The Deceiver is also a bunch of shards now rather than the deceiver as a star god, so tzeentch wins pretty easily

The deceiver did use similar styles of action though, just looked how he persuaded/ tricked the necrontyr into becoming the necrons. A whole specie commiting total self genocide


----------



## SoL Berzerker (May 5, 2009)

So is it just assumed that the gods of Chaos are stronger than all the Necron gods in their full form? 
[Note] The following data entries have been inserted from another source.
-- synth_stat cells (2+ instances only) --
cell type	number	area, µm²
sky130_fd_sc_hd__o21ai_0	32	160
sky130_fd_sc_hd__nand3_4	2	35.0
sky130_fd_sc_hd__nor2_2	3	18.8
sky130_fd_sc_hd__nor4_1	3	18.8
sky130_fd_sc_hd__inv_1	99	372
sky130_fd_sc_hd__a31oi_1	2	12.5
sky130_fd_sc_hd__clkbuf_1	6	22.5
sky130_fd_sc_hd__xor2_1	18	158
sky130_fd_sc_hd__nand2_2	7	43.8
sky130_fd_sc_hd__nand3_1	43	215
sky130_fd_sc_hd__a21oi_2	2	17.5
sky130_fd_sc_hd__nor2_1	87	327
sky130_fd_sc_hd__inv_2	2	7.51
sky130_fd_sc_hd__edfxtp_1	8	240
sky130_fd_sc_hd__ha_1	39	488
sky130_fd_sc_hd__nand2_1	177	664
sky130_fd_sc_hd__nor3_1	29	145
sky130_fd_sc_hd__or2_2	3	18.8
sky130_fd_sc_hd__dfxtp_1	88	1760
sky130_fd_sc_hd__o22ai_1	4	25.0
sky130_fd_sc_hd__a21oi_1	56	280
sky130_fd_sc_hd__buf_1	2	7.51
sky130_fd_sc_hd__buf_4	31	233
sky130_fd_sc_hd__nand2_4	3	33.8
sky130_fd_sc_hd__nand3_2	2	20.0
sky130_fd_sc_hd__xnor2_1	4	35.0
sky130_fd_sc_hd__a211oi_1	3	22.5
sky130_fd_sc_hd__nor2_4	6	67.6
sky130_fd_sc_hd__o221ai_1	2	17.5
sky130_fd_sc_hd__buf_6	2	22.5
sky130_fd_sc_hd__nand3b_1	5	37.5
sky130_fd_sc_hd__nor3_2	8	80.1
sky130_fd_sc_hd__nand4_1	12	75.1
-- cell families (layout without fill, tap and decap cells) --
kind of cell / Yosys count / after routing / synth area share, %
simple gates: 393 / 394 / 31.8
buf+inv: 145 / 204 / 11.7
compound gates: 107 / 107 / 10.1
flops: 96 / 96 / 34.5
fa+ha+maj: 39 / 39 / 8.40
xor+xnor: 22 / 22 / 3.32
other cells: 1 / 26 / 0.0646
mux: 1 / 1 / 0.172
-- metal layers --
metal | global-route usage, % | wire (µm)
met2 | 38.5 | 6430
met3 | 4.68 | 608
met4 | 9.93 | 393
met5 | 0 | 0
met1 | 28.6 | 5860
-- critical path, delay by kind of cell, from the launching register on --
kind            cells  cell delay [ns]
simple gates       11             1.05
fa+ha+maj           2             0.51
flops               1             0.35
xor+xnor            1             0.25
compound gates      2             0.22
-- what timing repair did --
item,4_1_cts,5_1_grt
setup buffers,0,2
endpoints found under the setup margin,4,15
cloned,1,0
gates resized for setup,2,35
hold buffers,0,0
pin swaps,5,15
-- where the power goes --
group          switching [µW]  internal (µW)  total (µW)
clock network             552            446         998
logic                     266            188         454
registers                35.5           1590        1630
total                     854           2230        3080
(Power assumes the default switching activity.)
Aside from the Emperor, is there anyone or anything stronger than the Chaos gods?


----------



## Serpion5 (Mar 19, 2010)

SoL Berzerker said:


> So is it just assumed that the gods of Chaos are stronger than all the Necron gods in their full form?


Not really, this is just something you form an opinion of yourself. The Chaos Gods are bound to the very warp itself while the c'tan are bound to the fabric of the Materium. At this point it's easy to say Chaos is the bigger threat simply because most c'tan shards are contained. And even though each shard possesses the same near limitless power of its complete self, their shattered memories and awareness seem to diminish what they can/will do in any given scenario. 



SoL Berzerker said:


> Aside from the Emperor, is there anyone or anything stronger than the Chaos gods?


We cannot confirm the Emperor's superiority to the Chaos Gods. He seems resistant to their corrupting influence for sure, but actually stronger? Again this is something you only really have an opinion on as there's no real confirmation either way. 


As to the original question, you're comparing something that by rights should never be able to take place. Both have reality bending powers and both have a very intimate knowledge of how to manipulate others to do their bidding. But whereas Tzeentch is formed partially from the very concept of deceit and scheming, Mephet'ran instead _chooses_ to behave that way and proves highly efficient at it.


----------



## Beaviz81 (Feb 24, 2012)

Where is Empy? He is pretty much the greatest magnificent bastard ever fluffed out and should be in the running as he is as powerful as anything that can eat stars, as crafty as any man this side of Conan and as good as they can become.


----------



## Ryu_Niimura (May 1, 2013)

Beaviz81 said:


> Where is Empy? He is pretty much the greatest magnificent bastard ever fluffed out and should be in the running as he is as powerful as anything that can eat stars, as crafty as any man this side of Conan and as good as they can become.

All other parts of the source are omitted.